[Phases of Faith by Francis William Newman]@TWC D-Link book
Phases of Faith

CHAPTER III
16/46

This evades the horrible idea of eternal and triumphant Sin, and of infinite retaliation for finite offences.
But still, I found my new creed uneasy, now that I had established a practice (if not a right) of considering the moral propriety of punishment.

I could not so pare away the vehement words of the Scripture, as really to enable me to say that I thought transgressors _deserved_ the fiery infliction.
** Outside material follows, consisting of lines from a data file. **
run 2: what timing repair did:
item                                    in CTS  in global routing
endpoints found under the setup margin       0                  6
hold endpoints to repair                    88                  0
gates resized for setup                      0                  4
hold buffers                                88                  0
This had been easy, while I measured their guilt by God's greatness; but when that idea was renounced, how was I to think that a good-humoured voluptuary deserved to be raised from the dead in order to be tormented in fire for 100 years?
and what shorter time could be called secular?
Or if he was to be destroyed instantaneously, and "secular" meant only "in a future age," was he worth the effort of a divine miracle to bring him to life and again annihilate him?
I was not willing to refuse belief to the Scripture on such grounds; yet I felt disquietude, that my moral sentiment and the Scripture were no longer in full harmony.
* * * * * In this period I first discerned the extreme difficulty that there must essentially be, in applying to the Christian Evidences a principle, which, many years before, I had abstractedly received as sound, though it had been a dead letter with me in practice.

The Bible (it seemed) contained two sorts of truth.

Concerning one sort, man is bound to judge: the other sort is necessarily beyond his ken, and is received only by information from without.